La reciente retractación del gobierno de Milei sobre la reforma para la venta de tierras a extranjeros es un síntoma de la resistencia que enfrentan las políticas de apertura económica. Si bien el espíritu de liberar el mercado y atraer inversiones extranjeras es clave para el desarrollo, la "polémica" generada, en gran parte por sectores que se benefician del statu quo, forzó un retroceso que preocupa. ¿Es realmente una "venta de Argentina" permitir que entre capital que genere empleo y desarrollo en regiones postergadas?

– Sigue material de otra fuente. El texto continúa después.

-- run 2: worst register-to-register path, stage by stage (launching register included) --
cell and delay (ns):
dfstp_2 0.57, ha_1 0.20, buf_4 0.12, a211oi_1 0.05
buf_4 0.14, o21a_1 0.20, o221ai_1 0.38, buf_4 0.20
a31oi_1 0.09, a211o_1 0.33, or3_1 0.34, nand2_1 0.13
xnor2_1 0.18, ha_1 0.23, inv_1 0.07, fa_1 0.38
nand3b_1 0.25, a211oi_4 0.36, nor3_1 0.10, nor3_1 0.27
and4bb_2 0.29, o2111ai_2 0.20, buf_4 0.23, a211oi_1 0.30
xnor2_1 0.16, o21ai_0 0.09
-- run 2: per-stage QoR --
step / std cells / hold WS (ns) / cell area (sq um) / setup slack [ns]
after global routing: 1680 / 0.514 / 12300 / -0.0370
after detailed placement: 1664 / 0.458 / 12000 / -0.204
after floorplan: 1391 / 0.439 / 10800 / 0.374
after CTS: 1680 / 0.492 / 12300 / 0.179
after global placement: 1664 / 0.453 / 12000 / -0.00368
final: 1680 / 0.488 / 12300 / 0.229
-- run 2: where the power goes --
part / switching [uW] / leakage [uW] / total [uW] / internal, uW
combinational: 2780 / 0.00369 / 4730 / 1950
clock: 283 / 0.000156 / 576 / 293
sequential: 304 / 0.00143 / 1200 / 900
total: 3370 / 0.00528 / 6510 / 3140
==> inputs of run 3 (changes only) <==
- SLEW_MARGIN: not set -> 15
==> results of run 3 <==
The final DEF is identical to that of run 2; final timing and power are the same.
`src/rtl/mem_access_stage.sv`:
```
// mem_access_stage: MEM side of the EX/MEM pipeline register.
// Converts a latched load/store into a req/ack data-memory transaction,
// stalls upstream while it is outstanding, and registers the MEM/WB slot.
// Optional feature macro: MEM_TIMEOUT_EN (abort an access after TIMEOUT cycles).
module mem_access_stage #(
  parameter int N       = 32,
  parameter int TIMEOUT = 16
) (
  input  logic         i_clock,
  input  logic         i_reset,        // asynchronous, active-low
  input  logic         i_valid_mem,
  input  logic         i_wr_en_mem,
  input  logic         i_wd_sel_mem,
  input  logic         i_wm_en_mem,
  input  logic [4:0]   i_rw_mem,
  input  logic [N-1:0] i_alu_result_mem,
  input  logic [N-1:0] i_rdb_mem,
  output logic         o_stall,
  output logic         o_dmem_req,
  output logic         o_dmem_we,
  output logic [N-1:0] o_dmem_addr,
  output logic [N-1:0] o_dmem_wdata,
  input  logic [N-1:0] i_dmem_rdata,
  input  logic         i_dmem_ack,
  output logic         o_valid_wb,
  output logic         o_wr_en_wb,
  output logic [4:0]   o_rw_wb,
  output logic [N-1:0] o_result_wb,
  output logic         o_timeout_err
);

  typedef enum logic {S_IDLE, S_ACCESS} state_t;

  state_t       r_state;
  logic         r_dmem_req;
  logic         r_dmem_we;
  logic [N-1:0] r_addr;
  logic [N-1:0] r_wdata;
  logic [4:0]   r_rw;
  logic         r_wr_en;
  logic         r_wd_sel;
  logic         r_wm_en;
  logic         r_valid_wb;
  logic         r_wr_en_wb;
  logic [4:0]   r_rw_wb;
  logic [N-1:0] r_result_wb;
  logic         r_timeout_err;

  logic         w_mem_op;
  logic         w_is_load;
  logic         w_to;
  logic         w_stall;

  // A slot with both wd_sel and wm_en set is a store.
  assign w_mem_op  = i_valid_mem & (i_wd_sel_mem | i_wm_en_mem);
  assign w_is_load = r_wd_sel & ~r_wm_en;

`ifdef MEM_TIMEOUT_EN
  localparam int CW = (TIMEOUT > 1) ? $clog2(TIMEOUT) : 1;
  logic [CW-1:0] r_cnt;

  // Last counted ACCESS cycle without ack; an ack on this cycle wins.
  assign w_to = (r_state == S_ACCESS) & ~i_dmem_ack & (r_cnt == CW'(TIMEOUT - 1));

  // Cycle counter: cleared in IDLE so it starts at 0 on ACCESS entry.
  always_ff @(posedge i_clock or negedge i_reset) begin
    if (!i_reset)                 r_cnt <= '0;
    else if (r_state == S_IDLE)   r_cnt <= '0;
    else if (!i_dmem_ack && !w_to) r_cnt <= r_cnt + 1'b1;
  end

  assign o_timeout_err = r_timeout_err;
`else
  assign w_to          = 1'b0;
  assign o_timeout_err = 1'b0;
`endif

  // Upstream hold: issuing cycle of a mem op, then every ACCESS cycle that
  // neither completes nor aborts. Forced low while in reset.
  always_comb begin
    w_stall = 1'b0;
    if (i_reset) begin
      case (r_state)
        S_IDLE:   w_stall = w_mem_op;
        S_ACCESS: w_stall = ~i_dmem_ack & ~w_to;
        default:  w_stall = 1'b0;
      endcase
    end
  end

  assign o_stall = w_stall;

  // Access FSM with registered memory-side and MEM/WB outputs.
  always_ff @(posedge i_clock or negedge i_reset) begin
    if (!i_reset) begin
      r_state       <= S_IDLE;
      r_dmem_req    <= 1'b0;
      r_dmem_we     <= 1'b0;
      r_addr        <= '0;
      r_wdata       <= '0;
      r_rw          <= '0;
      r_wr_en       <= 1'b0;
      r_wd_sel      <= 1'b0;
      r_wm_en       <= 1'b0;
      r_valid_wb    <= 1'b0;
      r_wr_en_wb    <= 1'b0;
      r_rw_wb       <= '0;
      r_result_wb   <= '0;
      r_timeout_err <= 1'b0;
    end else begin
      r_valid_wb <= 1'b0;
      case (r_state)
        S_IDLE: begin
          if (w_mem_op) begin
            r_rw       <= i_rw_mem;
            r_wr_en    <= i_wr_en_mem;
            r_wd_sel   <= i_wd_sel_mem;
            r_wm_en    <= i_wm_en_mem;
            r_addr     <= i_alu_result_mem;
            r_wdata    <= i_rdb_mem;
            r_dmem_req <= 1'b1;
            r_dmem_we  <= i_wm_en_mem;
            r_state    <= S_ACCESS;
          end else if (i_valid_mem) begin
            r_valid_wb  <= 1'b1;
            r_wr_en_wb  <= i_wr_en_mem;
            r_rw_wb     <= i_rw_mem;
            r_result_wb <= i_alu_result_mem;
          end
        end
        S_ACCESS: begin
          if (i_dmem_ack) begin
            r_dmem_req  <= 1'b0;
            r_valid_wb  <= 1'b1;
            r_wr_en_wb  <= r_wr_en;
            r_rw_wb     <= r_rw;
            r_result_wb <= w_is_load ? i_dmem_rdata : r_addr;
            r_state     <= S_IDLE;
          end else if (w_to) begin
            // Squashed retire: pipeline resumes, no register write.
            r_dmem_req    <= 1'b0;
            r_valid_wb    <= 1'b1;
            r_wr_en_wb    <= 1'b0;
            r_rw_wb       <= r_rw;
            r_result_wb   <= r_addr;
            r_timeout_err <= 1'b1;
            r_state       <= S_IDLE;
          end
        end
        default: r_state <= S_IDLE;
      endcase
    end
  end

  assign o_dmem_req   = r_dmem_req;
  assign o_dmem_we    = r_dmem_we;
  assign o_dmem_addr  = r_addr;
  assign o_dmem_wdata = r_wdata;
  assign o_valid_wb   = r_valid_wb;
  assign o_wr_en_wb   = r_wr_en_wb;
  assign o_rw_wb      = r_rw_wb;
  assign o_result_wb  = r_result_wb;

endmodule

```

Desde Panorama.ar, defendemos la soberanía que se construye con riqueza y oportunidades, no con restricciones ideológicas. Los datos internacionales demuestran que la inversión extranjera directa es un motor de crecimiento, y demonizarla solo perpetúa la pobreza. La reforma buscaba eliminar límites a la compra de tierras por parte de foráneos, una medida que, bien regulada, podría inyectar capital fresco en el sector agropecuario y turístico. Pero la maquinaria de la "casta" política, que muchas veces privilegia el relato sobre la prosperidad, operó para frenar la iniciativa.
El debate sobre la "venta de Argentina" es un clásico relato nacionalista que ignora la urgencia de generar divisas y empleo. ¿Hasta cuándo se seguirá sacrificando el potencial productivo del país en el altar de viejas consignas que solo garantizan el estancamiento? La verdadera batalla es contra quienes impiden que el país crezca.